I’m not sure how likely this scenario is, but if this is the one we’re in, definitely overshoot! Temporarily overheating the economy may raise inflation a little, but it would also mean more job openings and fewer people applying. Making job applicants scarce would provide an incentive for employers to take a closer look at the long-term unemployed, and to figure out whether what happened to them was just bad luck – or whether they’re actually bad apples.

3) Rise of the Robot Lords

What if the long run equilibrium level of employment is actually decreasing over time? Take a look at the bigger picture:

For a while now, there has been stagnation and quite a substantial drop in labor force participation, even before the dot-com bubble.

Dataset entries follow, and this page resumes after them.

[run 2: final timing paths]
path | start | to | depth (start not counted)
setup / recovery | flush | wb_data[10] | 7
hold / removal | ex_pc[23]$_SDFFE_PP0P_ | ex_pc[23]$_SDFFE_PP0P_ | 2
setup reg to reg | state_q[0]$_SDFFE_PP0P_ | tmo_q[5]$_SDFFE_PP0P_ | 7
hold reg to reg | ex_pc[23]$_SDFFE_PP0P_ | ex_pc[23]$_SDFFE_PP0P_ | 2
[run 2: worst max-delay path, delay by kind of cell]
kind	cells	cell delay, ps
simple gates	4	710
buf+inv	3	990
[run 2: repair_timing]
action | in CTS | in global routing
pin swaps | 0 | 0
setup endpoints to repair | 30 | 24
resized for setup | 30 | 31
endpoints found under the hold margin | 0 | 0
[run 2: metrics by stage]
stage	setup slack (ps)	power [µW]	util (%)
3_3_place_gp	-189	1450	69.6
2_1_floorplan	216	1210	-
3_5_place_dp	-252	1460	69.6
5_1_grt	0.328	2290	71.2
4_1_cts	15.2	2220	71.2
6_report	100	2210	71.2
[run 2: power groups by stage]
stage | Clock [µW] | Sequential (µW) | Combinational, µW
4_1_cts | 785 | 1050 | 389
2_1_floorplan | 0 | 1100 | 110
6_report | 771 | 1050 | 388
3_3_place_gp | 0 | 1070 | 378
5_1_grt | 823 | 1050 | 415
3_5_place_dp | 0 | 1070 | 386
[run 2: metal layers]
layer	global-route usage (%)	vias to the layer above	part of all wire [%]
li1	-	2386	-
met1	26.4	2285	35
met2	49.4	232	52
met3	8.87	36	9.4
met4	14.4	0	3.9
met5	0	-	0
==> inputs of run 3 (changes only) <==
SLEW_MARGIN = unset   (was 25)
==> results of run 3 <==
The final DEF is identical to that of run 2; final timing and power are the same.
--- src/rtl/add_sub_pipe.sv ---
// add_sub_pipe: pipelined two's-complement adder/subtractor for the EX-stage ALU.
// The carry chain is cut into STAGES slices of CH = WIDTH/STAGES bits. Stage k adds
// slice k and registers it, together with the full operands and the lower sum slices
// already produced (skew), so each slot carries its whole operation down the pipe.
// WIDTH must be a multiple of STAGES, and 1 <= STAGES <= WIDTH.
//
// Handshake (valid/ready): an item moves in when in_valid && in_ready and moves out
// when out_valid && out_ready. The whole pipe advances together whenever the output
// slot is empty or being drained (advance = !out_valid || out_ready), and
// in_ready = advance. On a stall every stage holds, so nothing is dropped, duplicated
// or reordered. Empty slots travel as valid=0 bubbles.
module add_sub_pipe #(
  parameter int WIDTH  = 64,
  parameter int STAGES = 4
) (
  input  logic             clk,
  input  logic             rst,
  input  logic             in_valid,
  output logic             in_ready,
  input  logic [WIDTH-1:0] in_a,
  input  logic [WIDTH-1:0] in_b,
  input  logic             in_sub,
  output logic             out_valid,
  input  logic             out_ready,
  output logic [WIDTH-1:0] out_sum,
  output logic             out_cout,
  output logic             out_ovf,
  output logic             out_zero
);

  localparam int CH = WIDTH / STAGES;

  // Per-stage registered slot contents. b_q already holds B' (inverted for SUB).
  logic             v_q [STAGES];
  logic [WIDTH-1:0] a_q [STAGES];
  logic [WIDTH-1:0] b_q [STAGES];
  logic [WIDTH-1:0] s_q [STAGES];
  logic             c_q [STAGES];
  logic             zero_q;

  // What each stage sees on its input side (stage 0: the ports, stage k: stage k-1).
  logic             src_v [STAGES];
  logic [WIDTH-1:0] src_a [STAGES];
  logic [WIDTH-1:0] src_b [STAGES];
  logic [WIDTH-1:0] src_s [STAGES];
  logic             src_c [STAGES];

  // Next-state of each stage after adding its own slice.
  logic [WIDTH-1:0] s_d [STAGES];
  logic             c_d [STAGES];
  logic             zero_d;
  logic [CH:0]      slice_sum;

  logic advance;

  assign advance  = !v_q[STAGES-1] || out_ready;
  assign in_ready = advance;

  // Route stage inputs and add one CH-bit slice per stage.
  always_comb begin
    slice_sum = '0;
    for (int k = 0; k < STAGES; k++) begin
      src_v[k] = 1'b0;
      src_a[k] = '0;
      src_b[k] = '0;
      src_s[k] = '0;
      src_c[k] = 1'b0;
      s_d[k]   = '0;
      c_d[k]   = 1'b0;
    end
    // SUB is A + ~B + 1: invert B once here and inject the +1 as stage 0 carry-in.
    src_v[0] = in_valid;
    src_a[0] = in_a;
    src_b[0] = in_sub ? ~in_b : in_b;
    src_s[0] = '0;
    src_c[0] = in_sub;
    for (int k = 1; k < STAGES; k++) begin
      src_v[k] = v_q[k-1];
      src_a[k] = a_q[k-1];
      src_b[k] = b_q[k-1];
      src_s[k] = s_q[k-1];
      src_c[k] = c_q[k-1];
    end
    for (int k = 0; k < STAGES; k++) begin
      slice_sum = {1'b0, src_a[k][k*CH +: CH]} + {1'b0, src_b[k][k*CH +: CH]}
                + {{CH{1'b0}}, src_c[k]};
      s_d[k]             = src_s[k];
      s_d[k][k*CH +: CH] = slice_sum[CH-1:0];
      c_d[k]             = slice_sum[CH];
    end
    zero_d = ~|s_d[STAGES-1];
  end

  // Shift the pipe on advance; slot data only loads for valid items so the output
  // slot keeps the last valid result and flags while bubbles pass through.
  always_ff @(posedge clk) begin
    if (rst) begin
      for (int k = 0; k < STAGES; k++) begin
        v_q[k] <= 1'b0;
        a_q[k] <= '0;
        b_q[k] <= '0;
        s_q[k] <= '0;
        c_q[k] <= 1'b0;
      end
      zero_q <= 1'b0;
    end else if (advance) begin
      for (int k = 0; k < STAGES; k++) begin
        v_q[k] <= src_v[k];
        if (src_v[k]) begin
          a_q[k] <= src_a[k];
          b_q[k] <= src_b[k];
          s_q[k] <= s_d[k];
          c_q[k] <= c_d[k];
        end
      end
      if (src_v[STAGES-1]) begin
        zero_q <= zero_d;
      end
    end
  end

  // Final-stage results. Overflow: operands A and B' agree in sign but the sum does not.
  // All final-stage registers reset to 0, so ovf reads 0 out of reset.
  assign out_valid = v_q[STAGES-1];
  assign out_sum   = s_q[STAGES-1];
  assign out_cout  = c_q[STAGES-1];
  assign out_zero  = zero_q;
  assign out_ovf   = (a_q[STAGES-1][WIDTH-1] == b_q[STAGES-1][WIDTH-1]) &&
                     (s_q[STAGES-1][WIDTH-1] != a_q[STAGES-1][WIDTH-1]);

endmodule

--- config.mk ---
export PLATFORM = sky130hd
export DESIGN_NAME = add_sub_pipe
export DESIGN_NICKNAME = d
export VERILOG_FILES = /design/src/rtl/add_sub_pipe.sv
export SDC_FILE = /design/constraint.sdc
export NUM_CORES = 1
export LEC_CHECK = 0
export CAP_MARGIN = 20
export CORE_UTILIZATION = 51
export DETAILED_ROUTE_END_ITERATION = 10
export PLACE_DENSITY = 0.76
export SETUP_SLACK_MARGIN = 0.3
export SLEW_MARGIN = 20
export SYNTH_ARGS = -nofsm -noshare
export SYNTH_HDL_FRONTEND = slang
export SYNTH_SLANG_ARGS = --single-unit
--- constraint.sdc ---
create_clock -name clk -period 3.3 [get_ports clk]
set_input_delay 0.495 -clock clk [delete_from_list [all_inputs] [get_ports clk]]
set_output_delay 0.495 -clock clk [all_outputs]
set_load 0.05 [all_outputs]
---- Word level (Yosys, flattened, before mapping) ----
Memories as Yosys holds them, arrays and structs flattened.
Index checks and enable logic that the tools add are counted.
storage, ports and cells
  flip-flop bits (word level) ............. 1
  bits in writable memories ............... 776
  bits of input ports ..................... 133
  output and inout bits ................... 69
  word-level logic and storage cells ...... 85
  memories kept ........................... 5
operators by class
  $add $sub $neg .......................... 8
  eq/ne operators ......................... 2
  muxes and demuxes ....................... 42
  bitwise operators ....................... 21
  reductions and logical operators ........ 6
memory list
  memory  words  width  read ports  clocked after memory_dff  wr ports  line  text
  a_q     4      64     4           0                         4         35    logic [WIDTH-1:0] a_q [STAGES];
  b_q     4      64     4           0                         4         36    logic [WIDTH-1:0] b_q [STAGES];
  s_q     4      64     4           0                         4         37    logic [WIDTH-1:0] s_q [STAGES];
  c_q     4      1      4           0                         4         38    logic c_q [STAGES];
  v_q     4      1      4           0                         4         34    logic v_q [STAGES];
operators with widths
  operator           number
  $mux 64            13
  $add 16x16->17     4
  $add 17x1->17      4
  $not 64->64        1
  $reduce_or 64->1   1
  $mux 1             29
  $or 1x1->1         20
  $logic_not 1->1    2
  $reduce_and 2->1   1
  $eq 1x1->1         1
  $logic_and 1x1->1  1
  $logic_or 1x1->1   1
  $ne 1x1->1         1

---- Depth between registers and ports, before layout ----
An unclocked memory read counts as a cell.
  depth after elaboration ................. 7
  gate-level depth with buffers ........... 12
  depth with buffers taken out ............ 12

---- Worst setup path before layout ----
Ideal clock, no wire load.
  path kind ............................... register to register
  from .................................... mem v_q[3]
  to ...................................... mem a_q[0][16] (enable)
  library setup time ...................... 471 ps
  data arrival time ....................... 3,423 ps
  data required time ...................... 2,829 ps
  path slack .............................. -595 ps
  cell stages (with the launch flop) ...... 4
  path buffers ............................ 1
  period minus slack after synthesis ...... 3,895 ps
  path through ............................ edfxtp_1 nand2b_1 buf_2 a21o_1
RTL lines
  item                line
  start: declaration  34
  end: declaration    35

==> out/metrics.cfg <==
[sta]
setup_viol=0
finalCriticalPeriod_ps=2950
worst_slew_pin_slew_ps=723
period_share_pct=89.3
fmaxAchievable_mhz=339
drv_slew=0
hold_violations=0
rsz0062_at_grt=yes
relSlewSlack_pct=51.8
postLayoutSetupSlackWorst_ps=352
skew_ps=13.8

[global_route]
grt_max_degree=114
grt_pass1_wl_mm=52.8
grt_pass1_vias=10300
grt_overflow_total=0
antenna_found_initial=0
track_usage_pct=20.1

[pwr]
p_leak_nw=8.62
switching_share_pct=24.2
combPwrFrac_pct=13.9
power.share.clock_pct=35.3
p_switching_mw=2.64
p_int_mw=8.24
p_per_area_mw_per_mm2=526
max-vdd-ir-drop_mv=0.348
seqPwrFrac_pct=50.7

[die]
num_rows=66
die_h_um=184
die_area_mm2=0.0337
core_mm2=0.0325
die_w_um=184
ios=202
start_util_pct=51.8

[min_path]
hold_path_class=reg -> reg
min-delay-start=a_q[0][59]
hold_depth=1
whs_endpoint=a_q[1][59]

[place]
dpl_cell_area_mm2=0.0194
place_ws_ps=-112
gp_congestion=0.878
hpwl_mm=23.5
portBuffers=201

[finish]
final_cell_mix=edfxtp_1, and3_1, clkdlybuf4s50_1
nets=1677
drive_above_1_share_pct=8.64
final_area_mm2=0.0207
area_growth_pct=23.0
diodes=0
final_common_cell=edfxtp_1
nFillCells=2344

[worst_setup_path]
cp.required_ps=3560
end_kind=register
reg2reg_to=c_q[1]
reg2reg_from=a_q[0][16]
r2r_slack_ps=350
reg2reg_depth=12
path_max_fanout=3
worstSetupStartpointType=register
crit_type=reg -> reg
arrival_ps=3210

[synthesis]
synth-async-reset-ratio_pct=0
synthFlopType=edfxtp_1
syn-cell-area_mm2=0.0168
ys_ff_latch=363
seq_area_frac_synth_pct=64.8
synth_edf_count=362
synthCells=1275
syn_nets=1475
ys_warn_count=0
synth.distinct_cells=63
synth.avg_cell_area_um2=13.2

[detailed_routing]
drc_errors=0
firstDrtPassIters=4
viasPerCell=5.43
drtIter0Drc=746
ant_nets=0
vias=10600
routedWlPerCell_um=17.3
wirelength_mm=33.7

[cts]
cts_hold_buf=0
cts.path.max_buffers=3
tritoncts=yes
cts_inserted_buffers=36
clock_sinks=363
cts_max_level=2
cts-root-buf=clkbuf_16
path_clk_slew_ps=60
clock_latency_ps=510

[run_status]
outcome=completed

[flow_run]
maxCapViolCount=0

-- power by group through the flow --
stage	Sequential, mW	Combinational (mW)	Clock, mW
detailed placement	5.61	1.47	0
global placement	5.60	1.43	0
finish	5.52	1.51	3.84
CTS	5.52	1.49	3.91
floorplan	5.74	0.820	0
global route	5.55	1.65	4.09
-- cells in the mapped netlist, types with 2 or more instances --
cell / number / share of area, %
buf_1: 6 / 0.13
mux2i_1: 6 / 0.36
ha_1: 60 / 4.5
nor2_1: 123 / 2.7
o21ai_1: 2 / 0.060
nand4_1: 4 / 0.15
or3_1: 5 / 0.19
a211oi_2: 2 / 0.15
a21o_1: 14 / 0.63
nor2b_1: 8 / 0.30
o21ai_0: 24 / 0.71
fa_1: 7 / 0.83
o21a_1: 11 / 0.49
clkbuf_1: 64 / 1.4
o2111ai_1: 5 / 0.26
nand2_1: 35 / 0.78
a211oi_1: 5 / 0.22
nand3_1: 10 / 0.30
and2_1: 8 / 0.30
xnor2_1: 68 / 3.5
edfxtp_1: 362 / 65
and3_1: 251 / 9.3
nor3_1: 22 / 0.66
inv_1: 29 / 0.65
or2_2: 3 / 0.11
o31ai_1: 2 / 0.089
a21oi_1: 33 / 0.98
xor2_1: 35 / 1.8
a311oi_1: 3 / 0.16
nor3b_1: 3 / 0.13
a31oi_1: 4 / 0.15
o21bai_1: 5 / 0.22
o211ai_1: 2 / 0.089
nand2b_1: 9 / 0.33
o31a_1: 6 / 0.31
nor4_1: 12 / 0.45
-- registers in the layout, indices dropped and copies added (netlist names) --
name / flops
v_q: 4
c_q: 4
b_q: 97
out_zero: 1
a_q: 97
s_q: 160
-- cell families after synthesis --
kind of cell / share of synthesized area [%]
AND/OR/NAND/NOR: 16.3
flip-flops: 64.8
AO/OA/AOI/OAI: 5.51
XOR/XNOR: 5.37
buffers and inverters: 2.29
adder cells (fa/ha/maj): 5.30
multiplexers: 0.424
-- through the flow --
step | total power [mW] | TNS, ps | hold WS, ps | std cells | utilization [%]
2_1_floorplan | 6.56 | 0 | 528 | 1275 | -
3_5_place_dp | 7.09 | -253 | 536 | 1876 | 59.7
4_1_cts | 10.9 | 0 | 548 | 1942 | 63.3
3_3_place_gp | 7.03 | -61.5 | 530 | 1876 | 59.7
6_report | 10.9 | 0 | 547 | 1946 | 63.7
5_1_grt | 11.3 | 0 | 559 | 1946 | 63.7
-- routing by layer --
metal | GRT usage [%] | wire length, µm | up-vias
li1 | - | - | 5135
met1 | 25.0 | 13600 | 5098
met2 | 36.0 | 17500 | 285
met3 | 2.60 | 1560 | 56
met4 | 6.90 | 1030 | 0
met5 | 0 | 0 | -
-- worst max-delay path by stage --
stage	end	slack (ps)	from	depth (start not counted)
6_report	c_q[1]	350	a_q[0][16]	12
5_1_grt	c_q[1]	250	b_q[0][16]	12
4_1_cts	c_q[1]	270	a_q[0][16]	12
3_5_place_dp	c_q[0]	-110	in_b[0]	11
3_3_place_gp	c_q[0]	-40	in_b[0]	11
2_1_floorplan	a_q[3][63]	350	v_q[3]	3
-- area by class of cell --
class                      count  area, µm²  area share, %
inverter                      29        109          0.527
sequential                   363      10900           52.7
multi-input combinational    811       5700           27.6
clock buffer                  46        981           4.75
clock inverter                19        130          0.630
timing repair buffer         236       2300           11.2
tap                          442        553           2.68
-- repair_timing --
action | 4_1_cts | 5_1_grt
setup buffers | 1 | 4
setup endpoints to repair | 7 | 11
pin swaps | 6 | 15
resized for setup | 5 | 21
-- critical path, cell delays in order (launching register included) --
cell       delay [ps]
edfxtp_1          380
inv_2              80
fa_2              210
inv_1              60
fa_2              350
a21o_1            190
a21o_1            190
a2111oi_4         420
nor3_2             90
nor3_2            310
o31ai_2           130
a211oi_1          220
nor2_1             70
Note: power is estimated with default switching activity, not from simulation.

If employers desperately needed these people, wouldn’t you expect them to raise wages and try to lure some of them back into the game?

I know this sounds a little like a sci-fi cliché, but if falling demand for labor due to increased mechanization were responsible for discouraging workers from even trying to find a job, overshooting will at best give a temporary boost to labor force participation. After that, we’re back to the downward trend.

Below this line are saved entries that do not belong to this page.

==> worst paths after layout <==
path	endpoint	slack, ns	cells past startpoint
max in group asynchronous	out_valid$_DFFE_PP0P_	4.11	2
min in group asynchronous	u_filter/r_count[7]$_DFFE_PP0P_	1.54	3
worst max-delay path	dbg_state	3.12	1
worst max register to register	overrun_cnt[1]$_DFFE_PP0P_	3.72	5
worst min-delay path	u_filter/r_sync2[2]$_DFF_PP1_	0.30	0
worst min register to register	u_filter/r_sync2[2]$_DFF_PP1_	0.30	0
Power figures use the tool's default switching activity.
<file path="config.mk">
export PLATFORM = sky130hd
export DESIGN_NAME = alu_fu
export DESIGN_NICKNAME = d
export VERILOG_FILES = /design/src/rtl/alu_pkg.sv /design/src/rtl/alu_core.sv /design/src/rtl/alu_fu.sv
export SDC_FILE = /design/constraint.sdc
export NUM_CORES = 1
export LEC_CHECK = 0
export BUFFER_PORTS_ARGS = -buffer_cell sky130_fd_sc_hd__buf_2
export CAP_MARGIN = 20
export CORE_MARGIN = 1.5
export CORE_UTILIZATION = 35
export CTS_CLUSTER_DIAMETER = 30
export DETAILED_ROUTE_END_ITERATION = 12
export GPL_TIMING_DRIVEN = 0
export PLACE_DENSITY = 0.51
export SYNTH_ARGS = -nofsm -noshare
export SYNTH_HDL_FRONTEND = slang
export SYNTH_SLANG_ARGS = --single-unit
</file>
<file path="constraint.sdc">
create_clock -name clk -period 2.48 [get_ports clk]
set_input_delay 0.496 -clock clk [delete_from_list [all_inputs] [get_ports clk]]
set_output_delay 0.496 -clock clk [all_outputs]
set_load 0.03 [all_outputs]
</file>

The remedies for this kind of situation are very different from what we need to do in the other two cases. Increasing the general level of education would be a good idea (it generally is, but especially in this case).

Rethinking the social safety net would be another (this is probably worthy of a post of its own, but let me give you my intuition). Many of the labor-intensive industries of today might rethink their business model once robots become more cost-effective. What happens if mechanization puts us into a position where the vast majority of workers in classic manufacturing jobs (cars, steel) – and possibly also a fair few in the service sector (eventually, burger-flipping robots will be the norm) – are no longer needed? And when, at the same time, the new ‘employees’ – machines – won’t ever ask for pensions, or unemployment benefits? Well, it seems to me that indefinite unemployment insurance, or a guaranteed basic income, might not be so Utopian in this scenario.

Faced with this kind of affluence, society might well decide that the dangers of ‘paying people to be unemployed‘ are far outweighed by the benefits of getting much closer to what John Rawls would call a well-ordered society. And, especially in a highly educated society, I think we have reason to believe that people actually want to work, instead of being on the dole. As Jeffrey Smith nicely said (referring to Arno Duebel, a German who had been living off unemployment benefits for 36 years straight):

The actual mystery, though, is not the existence of someone like Arno, but rather, given the relative generosity of many European welfare states, their relative scarcity.

By the way, labor force participation isn’t just down for low-skill workers; this may be an issue that affects us all, even those with a college education (albeit to a lesser degree):

blog.supplysideliberal.com tumblr_inline_n48vd0Ne7I1r57lmx.png

Like I said, this deserves a post of its own.

Humans good, robots bad?

I think that the third scenario is the one we want to be in. Any kind of job that a robot (or machine in general) can do better then a human – why not let it do it?

But it’s also the most difficult one to come to terms with, politically and ideologically. The left would need to give up part of its struggle for the ‘working class’, at least in the classical meaning of the word – factory workers, hard manual labor, that kind of thing. The right, on the other hand, might need to concede that in this kind of environment, maybe having a basic income won’t annihilate the US economy.

Issues like these would have to be dealt with during the next few years and decades. Or, who knows, maybe we are in scenario one, and Evan is right, or two, and John is right. But if not – and there are good reasons to believe this – we might want to start thinking about the implications.